Academy Awards for outstanding film achievements of 2001 will be presented on Sunday, March 24, 2002, at the Kodak Theatre at Hollywood & Highland(R) and televised live by the ABC Television Network beginning at 5 p.m. (PST), with a half-hour arrival segment preceding the presentation ceremony.
Academy Exhibition to Celebrate Great Women of Film
A new large-format photography exhibition spotlighting thirty women of the film industry will premiere at the Academy of Motion Picture Arts and Sciences on February 8, 2002. “Great Women of Film: Photographs by Helena Lumme and Mika Manninen” is intended be a celebration of film’s current female talents and will include women in a wide variety of professions and crafts in the motion picture industry.
“Hollywood is rich with talented female filmmakers,” notes Lumme. “We’re hoping that this exhibition will spread the word about these spectacular women and their achievements.”
Among those represented in the exhibition will be: actors Joan Allen and Susan Sarandon, actor-director-producer Jodie Foster, cinematographer Lisa Rinzler, editors Dede Allen and Maysie Hoy, producers Bonnie Curtis, Jane Rosenthal and Christine Vachon, and screenwriter-directors Jane Anderson, Kasi Lemmons and Allison Anders. Women who work in the fields of animation, sound and visual effects, as well as music, production design, costume design, makeup and casting also are among the 30 women photographed.
The black-and-white and color prints depict the women in an array of styles and settings. Many of the women participated in the process of selecting the settings, in some cases being photographed as they took part in a favorite hobby like horseback riding or catching butterflies. Others – particularly those not usually in front of the camera – were photographed playing a role, such as a gypsy or a wild west sheriff, and some of the women are depicted in fantasy settings.
“We wanted to give the exhibition visitors interesting stories to look at, as well as showcasing the women,” says Manninen. “We thought the environments should be chosen by the subjects, and should tell something about them and their personalities.”
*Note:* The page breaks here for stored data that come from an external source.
==> src/hdl/telt_pkg.sv <==
`timescale 1ns / 1ps
// ----------------------------------------------------------------------------
// telt_pkg
// Types and constants shared by the timed eviction lookaside table.
// ----------------------------------------------------------------------------
package telt_pkg;

    // field widths of the data words
    localparam int OP_W     = 2;
    localparam int GROUP_W  = 16;
    localparam int PATH_W   = 32;
    localparam int HANDLE_W = 32;
    localparam int DIM_W    = 15;
    localparam int TIME_W   = 16;

    // configuration port
    localparam int APB_AW = 3;
    localparam int APB_DW = 32;

    // register index, taken from paddr[2]
    localparam logic REG_LIFETIME = 1'b0;

    localparam logic [TIME_W-1:0] LIFETIME_RST = 16'd1000;

    typedef enum logic [OP_W-1:0] {
        OP_BURY      = 2'd0,
        OP_TICK      = 2'd1,
        OP_RESURRECT = 2'd2,
        OP_NOP       = 2'd3
    } t_opcode;

    typedef enum logic [2:0] {
        S_IDLE,
        S_TICK_RD,
        S_TICK_EV,
        S_RES_RD,
        S_RES_EV,
        S_RES_WR,
        S_DONE
    } t_state;

    // one table entry as held in the memory
    typedef struct packed {
        logic [GROUP_W-1:0]  group;
        logic [PATH_W-1:0]   path;
        logic [HANDLE_W-1:0] handle;
        logic [DIM_W-1:0]    width;
        logic [DIM_W-1:0]    height;
        logic [TIME_W-1:0]   remaining;
    } t_entry;

endpackage
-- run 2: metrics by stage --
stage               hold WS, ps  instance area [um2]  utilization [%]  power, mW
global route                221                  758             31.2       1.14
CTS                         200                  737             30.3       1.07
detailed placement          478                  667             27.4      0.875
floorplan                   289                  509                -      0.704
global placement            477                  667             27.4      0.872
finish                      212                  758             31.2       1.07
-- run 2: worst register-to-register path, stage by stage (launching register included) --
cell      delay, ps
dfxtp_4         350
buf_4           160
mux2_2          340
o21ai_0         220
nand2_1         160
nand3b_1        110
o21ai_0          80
--- src/rtl/mbgwa_ram.sv ---
// Generic single-write, single-read synchronous RAM with registered read data.
module mbgwa_ram #(
  parameter int WIDTH = 8,
  parameter int DEPTH = 16
) (
  input  logic                     clk,
  input  logic                     we,
  input  logic [$clog2(DEPTH)-1:0] waddr,
  input  logic [WIDTH-1:0]         wdata,
  input  logic                     re,
  input  logic [$clog2(DEPTH)-1:0] raddr,
  output logic [WIDTH-1:0]         rdata
);

  logic [WIDTH-1:0] mem [DEPTH];

  always_ff @(posedge clk) begin
    if (we) begin
      mem[waddr] <= wdata;
    end
    if (re) begin
      rdata <= mem[raddr];
    end
  end

endmodule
Though “Great Women of Film” was created with its first venue – the Academy’s Grand Lobby Gallery – in mind, Lumme and Manninen plan to tour the exhibition. In addition, the images – along with interviews conducted by Lumme and Manninen with each of the women – will be published in book form at the time of the Academy’s installation. The interviews also were videotaped and Lumme and Manninen plan to produce a documentary utilizing the material.
Lumme and Manninen previously produced “Screenwriters: Fifty Faces Behind the Greatest Movie Moments,” a touring exhibition that was featured at the Academy as well as the Cannes and Berlin film festivals.
Like all exhibitions at the Academy, “Great Women of Film” is free and open to the public. The exhibition will continue in the Grand Lobby Gallery at the Academy through April 21, 2002. Viewing hours are Tuesday through Friday, 10 a.m. to 5 p.m., and weekends, noon to 6 p.m. The Academy is located at 8949 Wilshire Boulevard, in Beverly Hills. For more information, call 310-247-3600.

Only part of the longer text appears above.